I’m a monk and an introvert by inclination. But I’ve also made agreements that will pull me more toward the extrovert side of the spectrum.
Those agreements will mean, at a future date, a lot of meetings, conference calls, lunches and dinners, etc. As an introvert, I don’t excel at these. I wouldn’t seek them out voluntarily.
How am I’m going to do this and remain calm, loving, and sane?
I look and look at what isn’t working, what there is to do, what I can do.
At last I look at the way I’m holding things. Something about my context or paradigm (introvert vs. extrovert) may not be working.
Notice what I’m doing. Cognitive dissonance has arisen in the sense that as an introvert I’m feeling a lack of space for introspection and my future holds more extroversion and even less introversion. I therefore feel anxiety rising.

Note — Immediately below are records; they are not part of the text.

### src/rtl/wb2mem_lane_mux.sv
module wb2mem_lane_mux #(
   parameter int BUS_DW  = 64,
   parameter int PORT_DW = 32,
   parameter int BEAT_W  = 1
) (
   input  logic [BUS_DW-1:0]      bus_dat,
   input  logic [BUS_DW/8-1:0]    bus_sel,
   input  logic [BEAT_W-1:0]      beat,
   output logic [PORT_DW-1:0]     port_dat,
   output logic [PORT_DW/8-1:0]   port_be
);
   localparam int RATIO      = BUS_DW / PORT_DW;
   localparam int PORT_BYTES = PORT_DW / 8;

   generate
      if (RATIO == 1) begin : g_pass
         logic beat_unused;
         assign beat_unused = ^beat;
         assign port_dat    = bus_dat;
         assign port_be     = bus_sel;
      end else begin : g_split
         logic [PORT_DW-1:0]    dat_slice [RATIO];
         logic [PORT_BYTES-1:0] be_slice  [RATIO];
         for (genvar g = 0; g < RATIO; g++) begin : g_lane
            assign dat_slice[g] = bus_dat[g*PORT_DW +: PORT_DW];
            assign be_slice[g]  = bus_sel[g*PORT_BYTES +: PORT_BYTES];
         end
         assign port_dat = dat_slice[beat];
         assign port_be  = be_slice[beat];
      end
   endgenerate
endmodule

### src/rtl/wb2mem_read_gather.sv
module wb2mem_read_gather #(
   parameter int BUS_DW  = 64,
   parameter int PORT_DW = 32,
   parameter int BEAT_W  = 1
) (
   input  logic               clk,
   input  logic               rst_n,
   input  logic               take,
   input  logic [BEAT_W-1:0]  beat,
   input  logic [PORT_DW-1:0] beat_dat,
   output logic [BUS_DW-1:0]  word
);
   localparam int RATIO = BUS_DW / PORT_DW;

   generate
      for (genvar g = 0; g < RATIO; g++) begin : g_lane
         logic [PORT_DW-1:0] lane_q;
         always_ff @(posedge clk) begin
            if (!rst_n) begin
               lane_q <= '0;
            end else if (take && (beat == BEAT_W'(g))) begin
               lane_q <= beat_dat;
            end
         end
         assign word[g*PORT_DW +: PORT_DW] = lane_q;
      end
   endgenerate
endmodule

### src/rtl/wb2mem_seq.sv
module wb2mem_seq
   import wb2mem_pkg::*;
#(
   parameter int RATIO  = 2,
   parameter int BEAT_W = 1
) (
   input  logic              clk,
   input  logic              rst_n,
   input  logic              bus_req,
   input  logic              is_write,
   input  logic              cmd_ready,
   input  logic              wd_ready,
   input  logic              rd_valid,
   output logic              start,
   output logic              cmd_valid,
   output logic              wd_valid,
   output logic              rd_ready,
   output logic              bus_ack,
   output logic [BEAT_W-1:0] beat
);
   localparam logic [BEAT_W-1:0] LAST_BEAT = BEAT_W'(RATIO - 1);

   seq_state_e        state_q, state_d;
   logic [BEAT_W-1:0] beat_q, beat_d;
   logic              beat_done;

   assign start     = (state_q == SEQ_IDLE) && bus_req;
   assign cmd_valid = (state_q == SEQ_CMD);
   assign wd_valid  = (state_q == SEQ_WDATA);
   assign rd_ready  = (state_q == SEQ_RDATA);
   assign bus_ack   = (state_q == SEQ_ACK);
   assign beat      = beat_q;
   assign beat_done = (wd_valid && wd_ready) || (rd_ready && rd_valid);

   always_comb begin
      state_d = state_q;
      beat_d  = beat_q;
      unique case (state_q)
         SEQ_IDLE: begin
            if (bus_req) begin
               state_d = SEQ_CMD;
               beat_d  = '0;
            end
         end
         SEQ_CMD: begin
            if (cmd_ready) state_d = is_write ? SEQ_WDATA : SEQ_RDATA;
         end
         SEQ_WDATA, SEQ_RDATA: begin
            if (beat_done) begin
               if (beat_q == LAST_BEAT) begin
                  state_d = SEQ_ACK;
               end else begin
                  state_d = SEQ_CMD;
                  beat_d  = beat_q + 1'b1;
               end
            end
         end
         SEQ_ACK:  state_d = SEQ_IDLE;
         default:  state_d = SEQ_IDLE;
      endcase
   end

   always_ff @(posedge clk) begin
      if (!rst_n) begin
         state_q <= SEQ_IDLE;
         beat_q  <= '0;
      end else begin
         state_q <= state_d;
         beat_q  <= beat_d;
      end
   end

   AST_CMD_HELD: assert property (@(posedge clk) disable iff (!rst_n)
      cmd_valid && !cmd_ready |=> cmd_valid);
   AST_ACK_SINGLE: assert property (@(posedge clk) disable iff (!rst_n)
      bus_ack |=> !bus_ack);
   AST_ONE_PHASE: assert property (@(posedge clk) disable iff (!rst_n)
      $onehot0({cmd_valid, wd_valid, rd_ready, bus_ack}));
endmodule

### src/rtl/wb2mem_bridge.sv
module wb2mem_bridge #(
   parameter int          BUS_DW     = 64,
   parameter int          PORT_DW    = 32,
   parameter int          ADR_W      = 30,
   parameter logic [63:0] BASE_BYTES = 64'h0
) (
   input  logic                  clk,
   input  logic                  rst_n,
   input  logic                  wb_cyc,
   input  logic                  wb_stb,
   input  logic                  wb_we,
   input  logic [ADR_W-1:0]      wb_adr,
   input  logic [BUS_DW-1:0]     wb_dat_w,
   input  logic [BUS_DW/8-1:0]   wb_sel,
   output logic [BUS_DW-1:0]     wb_dat_r,
   output logic                  wb_ack,
   output logic                  cmd_valid,
   input  logic                  cmd_ready,
   output logic                  cmd_we,
   output logic [ADR_W-1:0]      cmd_addr,
   output logic                  wd_valid,
   input  logic                  wd_ready,
   output logic [PORT_DW-1:0]    wd_data,
   output logic [PORT_DW/8-1:0]  wd_be,
   input  logic                  rd_valid,
   output logic                  rd_ready,
   input  logic [PORT_DW-1:0]    rd_data
);
   localparam int          RATIO     = (PORT_DW > BUS_DW) ? 1 : BUS_DW / PORT_DW;
   localparam int          BEAT_W    = wb2mem_pkg::beat_bits(RATIO);
   localparam int          BUS_BYTES = BUS_DW / 8;
   localparam logic [63:0] BASE_WORD = BASE_BYTES / 64'(BUS_BYTES);

   generate
      if (PORT_DW > BUS_DW) begin : g_err_port_wide
         $error("port data width exceeds bus data width");
      end
      if ((BUS_DW % PORT_DW) != 0) begin : g_err_ratio
         $error("bus width is not a multiple of port width");
      end
      if ((PORT_DW % 8) != 0) begin : g_err_bytes
         $error("port width is not a whole number of bytes");
      end
      if ((BASE_BYTES % 64'(BUS_BYTES)) != 0) begin : g_err_base
         $error("base address is not aligned to a bus word");
      end
   endgenerate

   logic                  bus_req;
   logic                  start;
   logic [BEAT_W-1:0]     beat;
   logic [ADR_W-1:0]      adr_q;
   logic [BUS_DW-1:0]     dat_q;
   logic [BUS_DW/8-1:0]   sel_q;
   logic                  wr_q;

   assign bus_req = wb_cyc && wb_stb;

   always_ff @(posedge clk) begin
      if (!rst_n) begin
         adr_q <= '0;
         dat_q <= '0;
         sel_q <= '0;
         wr_q  <= 1'b0;
      end else if (start) begin
         adr_q <= wb_adr;
         dat_q <= wb_dat_w;
         sel_q <= wb_sel;
         wr_q  <= wb_we;
      end
   end

   wb2mem_seq #(.RATIO(RATIO), .BEAT_W(BEAT_W)) u_seq (
      .clk       (clk),
      .rst_n     (rst_n),
      .bus_req   (bus_req),
      .is_write  (wr_q),
      .cmd_ready (cmd_ready),
      .wd_ready  (wd_ready),
      .rd_valid  (rd_valid),
      .start     (start),
      .cmd_valid (cmd_valid),
      .wd_valid  (wd_valid),
      .rd_ready  (rd_ready),
      .bus_ack   (wb_ack),
      .beat      (beat)
   );

   wb2mem_addr_map #(
      .ADR_W(ADR_W), .RATIO(RATIO), .BEAT_W(BEAT_W), .BASE_WORD(BASE_WORD)
   ) u_addr_map (
      .bus_adr  (adr_q),
      .beat     (beat),
      .port_adr (cmd_addr)
   );

   wb2mem_lane_mux #(.BUS_DW(BUS_DW), .PORT_DW(PORT_DW), .BEAT_W(BEAT_W)) u_lane_mux (
      .bus_dat  (dat_q),
      .bus_sel  (sel_q),
      .beat     (beat),
      .port_dat (wd_data),
      .port_be  (wd_be)
   );

   wb2mem_read_gather #(.BUS_DW(BUS_DW), .PORT_DW(PORT_DW), .BEAT_W(BEAT_W)) u_gather (
      .clk      (clk),
      .rst_n    (rst_n),
      .take     (rd_valid && rd_ready),
      .beat     (beat),
      .beat_dat (rd_data),
      .word     (wb_dat_r)
   );

   assign cmd_we = wr_q;

   AST_CMD_STABLE: assert property (@(posedge clk) disable iff (!rst_n)
      cmd_valid && !cmd_ready |=> $stable(cmd_addr) && $stable(cmd_we));
   AST_WDATA_STABLE: assert property (@(posedge clk) disable iff (!rst_n)
      wd_valid && !wd_ready |=> wd_valid && $stable(wd_data) && $stable(wd_be));
   AST_WR_ACK_AFTER_BEAT: assert property (@(posedge clk) disable iff (!rst_n)
      wb_ack && cmd_we |-> $past(wd_valid && wd_ready));
   AST_RD_ACK_AFTER_BEAT: assert property (@(posedge clk) disable iff (!rst_n)
      wb_ack && !cmd_we |-> $past(rd_valid && rd_ready));
   AST_NO_START_WITHOUT_CYC: assert property (@(posedge clk) disable iff (!rst_n)
      !wb_cyc && !(cmd_valid || wd_valid || rd_ready || wb_ack) |=> !cmd_valid);
endmodule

What do I do? I begin to look for another way to contextualize my situation that will work better. A different way of framing it. A different way of describing it.
In this never-ending stairstep of paradigms, what other distinction can I make that works better than this one and entices my mind to change?
“Servant and served. I am the servant.”
Interesting. Let me try it on, test it out.
Yes! That fits.
I’ve always considered myself Archangel Michael’s servant. I am the Mother’s servant.
I now begin a different phase of that service with the Reval.
I’m kicking the tires, looking under the hood, considering.
Yes, that paradigm works for me. Thank you. I’ll take it.
In whatever occurs, the gate I start at, the ground I stand on, and the destination I aim for is service.
It’s confronting to say this publicly but then, if I weren’t saying it publicly, I probably wouldn’t be doing it. Nothing would be holding me to the mark.
There has to be something at stake to make a person move and, when you write ethnographically and publicly as I do, you have a lot at stake.
A servant cannot afford the luxury of a negative thought. In most situations, a servant will profit from being happy rather than being right. A servant knows to take care of himself first if he’s to be of service to others and to allow himself some downtime and playtime. A servant….
The dissonance is gone. While the shoe fits, I have a new paradigm.